The Reformation informed Petrine efforts to transform the Orthodox Church. In 1694 Peter discontinued the Palm Sunday practice of the tsar on foot leading the patriarch on horseback across Moscow’s Red Square. In 1698 he criticized monks and monasticism, in 1700 reproved Patriarch Adrian for the Church’s failure to educate the young, and in 1701 re-established the Monastery Bureau to manage church lands. Most striking was his radical decision to replace the Patriarchate with a council of hierarchs, the Holy Synod. He personally favoured Bible-reading; his library contained several copies of the New Testament but only one of the Old. Although Peter believed in justification by faith alone, he scorned superstition and discouraged the veneration of icons.

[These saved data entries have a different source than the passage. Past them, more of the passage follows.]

### config.mk
export PLATFORM = sky130hd
export DESIGN_NAME = addsub_chunked
export DESIGN_NICKNAME = d
export VERILOG_FILES = /design/src/rtl/addsub_pkg.sv /design/src/rtl/fa_chunk.sv /design/src/rtl/addsub_chunked.sv
export SDC_FILE = /design/constraint.sdc
export NUM_CORES = 1
export LEC_CHECK = 0
export BUFFER_PORTS_ARGS = -buffer_cell sky130_fd_sc_hd__buf_2
export CORE_MARGIN = 5
export CORE_UTILIZATION = 52
export CTS_CLUSTER_SIZE = 28
export DETAILED_ROUTE_END_ITERATION = 8
export HOLD_SLACK_MARGIN = 0.12
export MAX_ROUTING_LAYER = met4
export PLACE_DENSITY = 0.75
export SETUP_SLACK_MARGIN = 0.3
export SYNTH_ARGS = -nofsm -noshare
export SYNTH_HDL_FRONTEND = slang
export SYNTH_HIERARCHICAL = 1
export SYNTH_SLANG_ARGS = --single-unit
### constraint.sdc
create_clock -name clk -period 5.85 [get_ports clk]
set_clock_uncertainty 0.15 [all_clocks]
set_input_delay 0.2925 -clock clk [delete_from_list [all_inputs] [get_ports clk]]
set_output_delay 0.2925 -clock clk [all_outputs]
set_load 0.02 [all_outputs]
### src/rtl/addsub_pkg.sv
// rtl/addsub_pkg.sv - shared types and helpers for the chunked adder/subtractor
package addsub_pkg;

    typedef enum logic [1:0] {
        ST_IDLE = 2'd0,
        ST_RUN  = 2'd1,
        ST_DONE = 2'd2
    } state_t;

    // Chunk index counter width; never narrower than one bit.
    function automatic int idx_width(input int nchunk);
        return (nchunk > 1) ? $clog2(nchunk) : 1;
    endfunction

endpackage

### src/rtl/fa_chunk.sv
// rtl/fa_chunk.sv - combinational CHUNK-bit ripple adder with carry into the top bit
module fa_chunk #(
    parameter int CHUNK = 8
) (
    input  logic [CHUNK-1:0] i0,
    input  logic [CHUNK-1:0] i1,
    input  logic             cin,
    output logic [CHUNK-1:0] sum,
    output logic             cout,
    output logic             c_msb
);

    always_comb begin
        logic w_c;
        sum   = '0;
        c_msb = 1'b0;
        w_c   = cin;
        for (int i = 0; i < CHUNK; i++) begin
            if (i == CHUNK - 1) begin
                c_msb = w_c;
            end
            sum[i] = i0[i] ^ i1[i] ^ w_c;
            w_c    = (i0[i] & i1[i]) | (w_c & (i0[i] ^ i1[i]));
        end
        cout = w_c;
    end

endmodule

### src/rtl/addsub_chunked.sv
// rtl/addsub_chunked.sv - multi-cycle WIDTH-bit adder/subtractor, CHUNK bits per clock
module addsub_chunked
    import addsub_pkg::*;
#(
    parameter int WIDTH = 32,
    parameter int CHUNK = 8
) (
    input  logic             clk,
    input  logic             rst_n,
    input  logic             in_valid,
    output logic             in_ready,
    input  logic [WIDTH-1:0] i0,
    input  logic [WIDTH-1:0] i1,
    input  logic             cin,
    input  logic             sub,
    output logic             out_valid,
    input  logic             out_ready,
    output logic [WIDTH-1:0] sum,
    output logic             cout,
    output logic             ovf
);

    localparam int NCHUNK = WIDTH / CHUNK;
    localparam int IDXW   = idx_width(NCHUNK);
    localparam logic [IDXW-1:0] LAST_IDX = IDXW'(NCHUNK - 1);

    state_t            r_state;
    state_t            w_state_nxt;
    logic [WIDTH-1:0]  r_a;
    logic [WIDTH-1:0]  r_b;
    logic [WIDTH-1:0]  r_res;
    logic [WIDTH-1:0]  r_sum;
    logic              r_carry;
    logic              r_cout;
    logic              r_ovf;
    logic              r_out_valid;
    logic [IDXW-1:0]   r_idx;

    logic [CHUNK-1:0]  w_a_chunk;
    logic [CHUNK-1:0]  w_b_chunk;
    logic [CHUNK-1:0]  w_sum_chunk;
    logic              w_cout_chunk;
    logic              w_c_msb;
    logic [WIDTH-1:0]  w_res_merged;
    logic              w_last;

    assign w_a_chunk = r_a[r_idx*CHUNK +: CHUNK];
    assign w_b_chunk = r_b[r_idx*CHUNK +: CHUNK];
    assign w_last    = (r_idx == LAST_IDX);

    fa_chunk #(.CHUNK(CHUNK)) u_fa (
        .i0    (w_a_chunk),
        .i1    (w_b_chunk),
        .cin   (r_carry),
        .sum   (w_sum_chunk),
        .cout  (w_cout_chunk),
        .c_msb (w_c_msb)
    );

    // Final edge publishes the result including the slice being computed now.
    always_comb begin
        w_res_merged = r_res;
        w_res_merged[r_idx*CHUNK +: CHUNK] = w_sum_chunk;
    end

    always_ff @(posedge clk) begin
        if (!rst_n) begin
            r_state <= ST_IDLE;
        end else begin
            r_state <= w_state_nxt;
        end
    end

    always_comb begin
        w_state_nxt = r_state;
        case (r_state)
            ST_IDLE: if (in_valid) w_state_nxt = ST_RUN;
            ST_RUN:  if (w_last) w_state_nxt = ST_DONE;
            ST_DONE: if (out_ready) w_state_nxt = ST_IDLE;
            default: w_state_nxt = ST_IDLE;
        endcase
    end

    always_ff @(posedge clk) begin
        if (!rst_n) begin
            r_a         <= '0;
            r_b         <= '0;
            r_res       <= '0;
            r_sum       <= '0;
            r_carry     <= 1'b0;
            r_cout      <= 1'b0;
            r_ovf       <= 1'b0;
            r_out_valid <= 1'b0;
            r_idx       <= '0;
        end else begin
            case (r_state)
                ST_IDLE: begin
                    if (in_valid) begin
                        // Subtraction is A + ~B + ~borrow.
                        r_a     <= i0;
                        r_b     <= sub ? ~i1 : i1;
                        r_carry <= cin ^ sub;
                        r_idx   <= '0;
                    end
                end
                ST_RUN: begin
                    r_res   <= w_res_merged;
                    r_carry <= w_cout_chunk;
                    if (w_last) begin
                        r_sum       <= w_res_merged;
                        r_cout      <= w_cout_chunk;
                        r_ovf       <= w_c_msb ^ w_cout_chunk;
                        r_out_valid <= 1'b1;
                        r_idx       <= '0;
                    end else begin
                        r_idx <= r_idx + IDXW'(1);
                    end
                end
                ST_DONE: begin
                    if (out_ready) begin
                        r_out_valid <= 1'b0;
                    end
                end
                default: begin
                    r_out_valid <= 1'b0;
                end
            endcase
        end
    end

    assign in_ready  = (r_state == ST_IDLE) && rst_n;
    assign out_valid = r_out_valid;
    assign sum       = r_sum;
    assign cout      = r_cout;
    assign ovf       = r_ovf;

endmodule

After elaboration in Yosys (flattened, before gate mapping)
Cells that the tools add are included.
Word-level totals
  register bits after elaboration: 136
  input bits: 70
  word-level logic and storage cells: 88
Cells by class
  bitwise logic cells: 44
  $add $sub $neg: 2
  eq/ne operators: 6
  shifts and indexed selects: 4
  multiplexer cells: 14
  reduce and logical (&&, ||, !) cells: 8
Operators with widths (number)
  indexed part select 32 x 6 -> 8 bit: 2
  negator 5 -> 34 bit: 1
  variable shift 8 x 34 -> 32 bit (first input constant): 1
  indexed part select 8 x 34 -> 32 bit: 1
  bitwise mux 32 bit: 1
  2-to-1 mux 32 bit: 1
  NOT 32 bit: 1
  XOR 1 bit: 18
  AND 1 bit: 16
  2-to-1 mux 2 bit: 5
  bitwise OR 1 bit: 8
  inequality test 2 bit (second input constant): 3
  case mux 2 bit (3 select lines): 1
  AND reduction 2 bit: 3
  AND reduction 3 bit: 2
  equality test 2 bit (second input constant): 2
  case mux 2 bit (2 select lines): 1
  2-to-1 mux 1 bit: 3
  case mux 1 bit (3 select lines): 1
  adder 2 x 1 -> 2 bit (second input constant): 1
  equality test 2 x 1 -> 1 bit (second input constant): 1
  zero test 2 bit: 1
  case mux 1 bit (2 select lines): 1
  nonzero test 2 bit: 1
  2 further kinds: 2

Longest topological paths before layout
Gate-level depths: netlist of the first run.
  depth in word-level cells: 19
  mapped depth: 17
  mapped depth without buffers: 16

Hierarchy
The synthesis of the first run kept the hierarchy.
Modules (own cells, without submodules)
  addsub_chunked: instances 1, cells an instance 648, seq. area each 2722.6 um^2, area each 5931.9 um^2
  fa_chunk: instances 1, cells an instance 18, seq. area each 0.0 um^2, area each 197.7 um^2

Worst setup path before layout of the first run
No wires, ideal clock.
  path kind: reg-to-reg
  from: register r_idx[0]
  to: register r_sum[31] (netlist: sum[31])
  buffers on the path: 1
  required time: 5.579 ns
  setup slack: 1.166 ns
  clock period less this slack: 4.684 ns
  cell stages (with the launch flop): 17
  arrival: 4.412 ns
  cell sequence: dfxtp_1 buf_4 mux4_2 fa_1 inv_1 fa_1 inv_1 fa_1 fa_1 fa_1 fa_1 inv_1 fa_1 inv_1 fa_1 a32oi_1 a21oi_1
On the way
  word-level cells in the longest chain between the ends: 19
  elaborated cells between the ends (all ways): 45
Ends and longest elaborated chain
  start, declared: line addsub_chunked.sv:37  | logic [IDXW-1:0] r_idx;
  start signal, assigned: line addsub_chunked.sv:116  | r_idx <= r_idx + IDXW'(1);
  indexed part select 32 x 6 -> 8 bit *: line addsub_chunked.sv:47  | assign w_a_chunk = r_a[r_idx*CHUNK +: CHUNK];
  net w_a_chunk[0]: line addsub_chunked.sv:39  | logic [CHUNK-1:0] w_a_chunk;
  XOR 1 bit: line fa_chunk.sv:23  | w_c = (i0[i] & i1[i]) | (w_c & (i0[i] ^ i1[i]));
  AND 1 bit: line fa_chunk.sv:23
  bitwise OR 1 bit *: line fa_chunk.sv:23
  AND 1 bit *: line fa_chunk.sv:23
  bitwise OR 1 bit *: line fa_chunk.sv:23
  AND 1 bit *: line fa_chunk.sv:23
  [6 not listed]
  bitwise OR 1 bit *: line fa_chunk.sv:23
  AND 1 bit *: line fa_chunk.sv:23
  bitwise OR 1 bit *: line fa_chunk.sv:23
  net w_c_msb: line addsub_chunked.sv:43  | logic w_c_msb;
  XOR 1 bit *: line fa_chunk.sv:22  | sum[i] = i0[i] ^ i1[i] ^ w_c;
  net w_sum_chunk[7]: line addsub_chunked.sv:41  | logic [CHUNK-1:0] w_sum_chunk;
  indexed part select 8 x 34 -> 32 bit *: line addsub_chunked.sv:63  | w_res_merged[r_idx*CHUNK +: CHUNK] = w_sum_chunk;
  bitwise mux 32 bit *: line addsub_chunked.sv:63
  end signal, assigned: line addsub_chunked.sv:110  | r_sum <= w_res_merged;
  end, declared: line addsub_chunked.sv:32  | logic [WIDTH-1:0] r_sum;
Mark *: on every way through the listed nets, which the timed path passes. The rest lies on a longest branch.
A chain may end at the register's enable or synchronous reset.

Final worst setup path of the first run
  from: register r_idx[0]
  to: register r_res[15]
On the way
  word-level cells in the longest chain between the ends: 19
  elaborated cells between the ends (all ways): 43
Ends and longest elaborated chain
  indexed part select 32 x 6 -> 8 bit *: line addsub_chunked.sv:48  | assign w_b_chunk = r_b[r_idx*CHUNK +: CHUNK];
  net w_b_chunk[0]: line addsub_chunked.sv:40  | logic [CHUNK-1:0] w_b_chunk;
  XOR 1 bit: line fa_chunk.sv:23
  AND 1 bit: line fa_chunk.sv:23
  bitwise OR 1 bit *: line fa_chunk.sv:23
  AND 1 bit *: line fa_chunk.sv:23
  bitwise OR 1 bit *: line fa_chunk.sv:23
  AND 1 bit *: line fa_chunk.sv:23
  [6 not listed]
  bitwise OR 1 bit *: line fa_chunk.sv:23
  AND 1 bit *: line fa_chunk.sv:23
  bitwise OR 1 bit *: line fa_chunk.sv:23
  net w_c_msb: line addsub_chunked.sv:43
  XOR 1 bit *: line fa_chunk.sv:22
  net w_sum_chunk[7]: line addsub_chunked.sv:41
  indexed part select 8 x 34 -> 32 bit *: line addsub_chunked.sv:63
  bitwise mux 32 bit *: line addsub_chunked.sv:63
  end signal, assigned: line addsub_chunked.sv:107  | r_res <= w_res_merged;
  end, declared: line addsub_chunked.sv:31  | logic [WIDTH-1:0] r_res;
Marked as above.

==> flow_metrics.tcl, run 1 <==
set metrics [dict create \
    yosysTopAreaCell "dfxtp_1" \
    finalWeightedCongestion 0.884 \
    fp.dieH_um 119 \
    drt-total-wl_um 17200 \
    setup_viol 0 \
    routedWlPerCell_um 18.0 \
    num_rows 39 \
    design_area_sq_um 7810 \
    seq_power_share_pct 42.7 \
    grt_antenna_before_repair 1 \
    synth.top_cell.area_share_pct 44.4 \
    syn_area_sq_um 6130 \
    clockRootBuffer "clkbuf_16" \
    overflow 0 \
    max_freq_mhz 204 \
    dpl-instance-area_sq_um 6610 \
    routed-via-count 5522 \
    postCtsSetupBuffers 0 \
    hold_class "in -> reg" \
    cts_buffer_depth 2 \
    rrSetupSlack_ps 940 \
    drcViolationCount 0 \
    syn_area_per_cell_sq_um 9.20 \
    arrival_ps 5090 \
    powerDensity_nw_per_um2 298 \
    core_area_sq_um 11500 \
    tightest_slew_ps 1270 \
    clk_pin_slew_ps 60 \
    ir_worst_vdd_mv 0.185 \
    ys_ff_latch 136 \
    fin_crit_sh_pct 83.9 \
    combinationalPowerShare_pct 14.4 \
    crit_fanout 14 \
    cp-start-kind "flop" \
    clock_latency_ps 420 \
    worstPathRequired_ps 6030 \
    worstSetupPathType "reg -> reg" \
    hold-path-cell-count 4 \
    switchingPower_uw 637 \
    drtIter0Drc 419 \
    status "completed" \
    cts_tree "done" \
    grt.total_usage_pct 25.4 \
    maxCapViolCount 0 \
    register_area_sq_um 2720 \
    r2r_cells 16 \
    path_buf_inv 5 \
    die_area_sq_um 14100 \
    slew_headroom_pct 15.0 \
    io_buffers 105 \
    async_reset_ff_share_pct 0 \
    netSwitchingFraction_pct 27.3 \
    ios 106 \
    netlist-cell-type-count 39 \
    min_from "out_ready" \
    die_w_um 119 \
    clock_sinks 136 \
    numCtsBuffers 17 \
    yosysWarnings 6 \
    vias_per_cell 5.76 \
    rsz0062_at_grt "false" \
    setup_tns_ps 0 \
    drt-pass1-iter-count 5 \
    dp_hpwl_um 10700 \
    yosysMostFrequentCell "dfxtp_1" \
    maxSlewViolCount 0 \
    synthTopCellsByArea "dfxtp_1 (44%), nand2_1 (7.0%), mux4_2 (5.9%)" \
    drive_gt1_share_pct 20.5 \
    cts_resized 0 \
    critical_path.max_stage_delay_ps 630 \
    min_to "r_state[1]" \
    path_common_cell "fa_1" \
    worstReg2RegStart "r_idx[0]" \
    fillCellCount 816 \
    htree_levels 4 \
    ys.flop_type "dfxtp_1" \
    crit_chain "buf_4, mux4_2, fa_1, inv_1, fa_1, inv_1, fa_1, fa_1, fa_1, fa_1, inv_1, fa_1, inv_1, fa_1, nand2_1, o22ai_1" \
    finalNetCount 885 \
    multi_input_area_sq_um 3080 \
    ant_nets 0 \
    hold_viol_final 0 \
    internal-power_mw 1.69 \
    period_minus_slack_ps 4910 \
    synth_fp_nets 750 \
    cp_top_family "adder cells" \
    crit_slowest_cell "fa_1" \
    power_frac_clock_pct 43.0 \
    start_util_pct 53.5 \
    end_kind "flop" \
    grt_pass1_wl_um 28000 \
    grt_pass1_vias 5575 \
    worst_r2r_endpoint "r_res[15]" \
    synth_edf_count 0 \
    synthesis.instances 666 \
    grt_start_max_net_pins 70 \
    yosys-top-cells-count "dfxtp_1 (136), nand2_1 (114), a21oi_1 (56)" \
    area_delta_synth_final_pct 27.4 \
    cts-hold-fix-buffers 64 \
    yosysSeqAreaShare_pct 44.4 \
    leakage_nw 3.21 \
]
## state kept, by name, indices dropped and copies added, names as in the netlist
name / cells
ovf: 1
sum: 32
r_res: 32
r_state: 2
out_valid: 1
r_b: 32
r_a: 32
r_carry: 1
cout: 1
r_idx: 2
## cell families (layout without fill, tap and decap cells)
logic type / after synthesis / in the layout / share of synthesized area (%)
multiplexers: 17 / 17 / 6.04
adder cells (fa/ha/maj): 14 / 14 / 3.84
XOR/XNOR: 34 / 34 / 4.86
AND/OR/NAND/NOR: 198 / 198 / 15.3
flip-flops: 136 / 136 / 44.4
other: 0 / 1 / 0
AO/OA/AOI/OAI: 193 / 193 / 20.1
buffers and inverters: 74 / 222 / 5.41
## layout make-up
class                           instances  share of cell area (%)
Clock inverter                         15                    1.67
Tap cell                              143                    2.29
Timing Repair Buffer                  176                    15.6
Clock buffer                           17                    5.45
Sequential cell                       136                    34.9
Inverter                               14                   0.673
Multi-Input combinational cell        456                    39.4
Antenna cell                            1                  0.0321
## tightest hold or removal path, cell delays in order
cell and delay (ps):
buf_2 110, nor2_1 80, a21oi_1 80, nor2_1 100
## per-layer routing
layer / vias to the layer above / global-route usage (%) / part of all wire (%)
li1: 2616 / - / -
met5: - / - / 0
met4: 0 / 12.8 / 4.0
met2: 236 / 41.0 / 50
met3: 57 / 5.49 / 6.8
met1: 2613 / 29.7 / 40
## cells in the final DEF (no fill, tap or decap), drive strengths merged, types with 2 or more instances in the layout
cell type    count
nand2          115
a22oi            2
and3b            2
nor2            30
fa               8
a21boi          11
a211oi          17
dfxtp          136
dlygate4sd3     64
clkbuf          17
o22ai           24
buf            112
clkinv          10
a32oi           15
inv             15
and2             2
a21oi           56
xnor2           34
nand4            9
nand2b          11
o211a           16
o21ai           33
nor3b            2
ha               6
clkinvlp         3
nor2b           20
a31oi           17
mux4            16
## how the worst max path moves through the flow
stage | from | cells past startpoint | to
after floorplan | r_idx[0] | 16 | sum[31]
after global placement | r_idx[0] | 16 | sum[31]
after detailed placement | r_idx[0] | 16 | r_res[15]
after CTS | r_idx[0] | 16 | r_res[15]
after global routing | r_idx[0] | 16 | sum[31]
final | r_idx[0] | 16 | r_res[15]
## through the flow
step | cells | total power [mW] | hold WS, ps | utilization [%] | worst slack (ps)
global placement | 861 | 1.29 | 295 | 57.6 | 1120
floorplan | 666 | 1.21 | 278 | - | 1170
finish | 958 | 2.33 | 130 | 68.1 | 944
detailed placement | 861 | 1.30 | 296 | 57.6 | 1030
global route | 958 | 2.41 | 162 | 68.1 | 698
CTS | 957 | 2.32 | 122 | 68.1 | 1020
## power by group through the flow
stage / combinational, mW / clock [mW] / sequential, mW
detailed placement: 0.290 / 0 / 1.01
CTS: 0.326 / 1.00 / 0.993
finish: 0.334 / 1.00 / 0.994
global route: 0.362 / 1.05 / 0.997
global placement: 0.284 / 0 / 1.01
floorplan: 0.209 / 0 / 1.00
(Power assumes the default switching activity.)
==> inputs of run 2 (changes only) <==
- clock period: 5.85 -> 4.95 ns (I/O delays scaled with it)
==> run 2 against run 1 <==
  * Global-route usage up 0.093 points
  * Die area is the same
  * Count of clock-buffer cells in the layout increased by 1
  * Largest cell class unchanged
  * Critical path depth is 1 lower
  * Total power up 23%
  * Worst hold slack improved by 180 ps
  * Maximum frequency up 8.9%
  * Design area is 1.3% higher
  * Sequential power up 18%
  * Core utilization increased by 0.89 points
==> flow_metrics.tcl, run 2 (same netlist as run 1, synthesis figures left out) <==
set metrics [dict create \
    status "completed" \
    path_common_cell "fa_1" \
    setup_tns_ps 0 \
    multi_input_area_sq_um 3090 \
    die_area_sq_um 14100 \
    fp.dieH_um 119 \
    dp_hpwl_um 10500 \
    grt_pass1_vias 5588 \
    min_from "r_a[16]" \
    routed-via-count 5498 \
    routedWlPerCell_um 18.1 \
    r2r_cells 15 \
    area_delta_synth_final_pct 29.0 \
    register_area_sq_um 2730 \
    rsz0062_at_grt "false" \
    internal-power_mw 2.13 \
    final_cell_mix "dfxtp_1 (135), nand2_1 (113), buf_2 (105), dlygate4sd3_1 (67), a21oi_1 (56)" \
    critical_path.max_stage_delay_ps 640 \
    final_common_cell "dfxtp_1" \
    crit_fanout 6 \
    final_core_util_pct 69.0 \
    fin_crit_sh_pct 91.0 \
    slew_headroom_pct 30.5 \
    postCtsSetupBuffers 0 \
    max_freq_mhz 222 \
    grt.total_usage_pct 25.5 \
    period_minus_slack_ps 4510 \
    setup_viol 0 \
    ios 106 \
    fillCellCount 790 \
    drive_gt1_share_pct 21.1 \
    overflow 0 \
    finalWeightedCongestion 0.856 \
    clk_pin_slew_ps 60 \
    n_antenna_cell 0 \
    grt_pass1_wl_um 28200 \
    numCtsBuffers 17 \
    switchingPower_uw 746 \
    worst_r2r_endpoint "sum[15]" \
    maxSlewViolCount 0 \
    total_power_mw 2.87 \
    drt-total-wl_um 17400 \
    clock_sinks 136 \
    worstSetupPathType "reg -> reg" \
    drt-pass1-iter-count 5 \
    cts_tree "done" \
    htree_levels 4 \
    ant_nets 0 \
    crit_slowest_cell "fa_2" \
    ir_worst_vdd_mv 0.262 \
    vias_per_cell 5.72 \
    combinationalPowerShare_pct 13.9 \
    grt_antenna_before_repair 0 \
    power_frac_clock_pct 45.2 \
    maxCapViolCount 0 \
    drcViolationCount 0 \
    hold-path-cell-count 2 \
    min_to "r_a[16]" \
    hold_viol_final 0 \
    cp-start-kind "flop" \
    seq_power_share_pct 40.9 \
    worstPathRequired_ps 5140 \
    start_util_pct 53.5 \
    clockRootBuffer "clkbuf_16" \
    clock_latency_ps 420 \
    die_w_um 119 \
    io_buffers 105 \
    drtIter0Drc 496 \
    worstReg2RegStart "r_idx[0]" \
    cts_buffer_depth 2 \
    num_rows 39 \
    arrival_ps 4690 \
    netSwitchingFraction_pct 26.0 \
    tightest_slew_ps 1040 \
    grt_start_max_net_pins 75 \
    leakage_nw 3.26 \
    core_area_sq_um 11500 \
    rrSetupSlack_ps 440 \
    powerDensity_nw_per_um2 363 \
    hold_class "reg -> reg" \
    finalNetCount 889 \
    crit_chain "mux4_2, fa_1, inv_1, fa_1, inv_1, fa_1, fa_2, fa_2, fa_1, inv_1, fa_1, inv_1, fa_2, nand4_1, a31oi_1" \
    end_kind "flop" \
]
run 2: cell type report:
cell class | count | area share (%)
multi-input combinational | 456 | 39.0
sequential | 136 | 34.5
timing repair buffer | 180 | 15.9
clock buffer | 18 | 5.55
tap | 143 | 2.26
clock inverter | 14 | 2.15
inverter | 14 | 0.664
run 2: per-layer routing:
| layer | global-route usage, % | routed length, um | share of wire (%) | up-vias |
|---|---|---|---|---|
| li1 | - | - | - | 2619 |
| met4 | 11.5 | 605 | 3.5 | 0 |
| met5 | - | 0 | 0 | - |
| met3 | 4.82 | 1020 | 5.9 | 47 |
| met1 | 29.0 | 6900 | 40 | 2627 |
| met2 | 43.4 | 8840 | 51 | 205 |
run 2: repair_timing:
| action | in CTS | in global routing |
|---|---|---|
| pin swaps | 0 | 3 |
| endpoints found under the setup margin | 4 | 10 |
| hold buffers | 67 | 0 |
| hold endpoints to repair | 68 | 0 |
| gates resized for setup | 1 | 5 |
run 2: worst max-delay path by stage:
stage	to	start	slack [ps]
after floorplan	sum[31]	r_idx[0]	310
after global placement	sum[31]	r_idx[0]	380
after detailed placement	r_res[15]	r_idx[0]	270
after CTS	r_res[31]	r_idx[0]	310
after global routing	sum[31]	r_idx[0]	310
final	sum[15]	r_idx[0]	440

Peter’s penchant for travel celebrated the Age of Discovery as did his absorption in naval and maritime affairs. The Persian Campaign of 1722–3 exemplified an urge for Oriental expansion, also revealed in an abortive secret mission to Madagascar in 1723–4. Themes of exploration and expansion stayed with Peter until the end of his life, when he commissioned the first Bering Expedition to investigate north-east Asia and North America for possible colonization.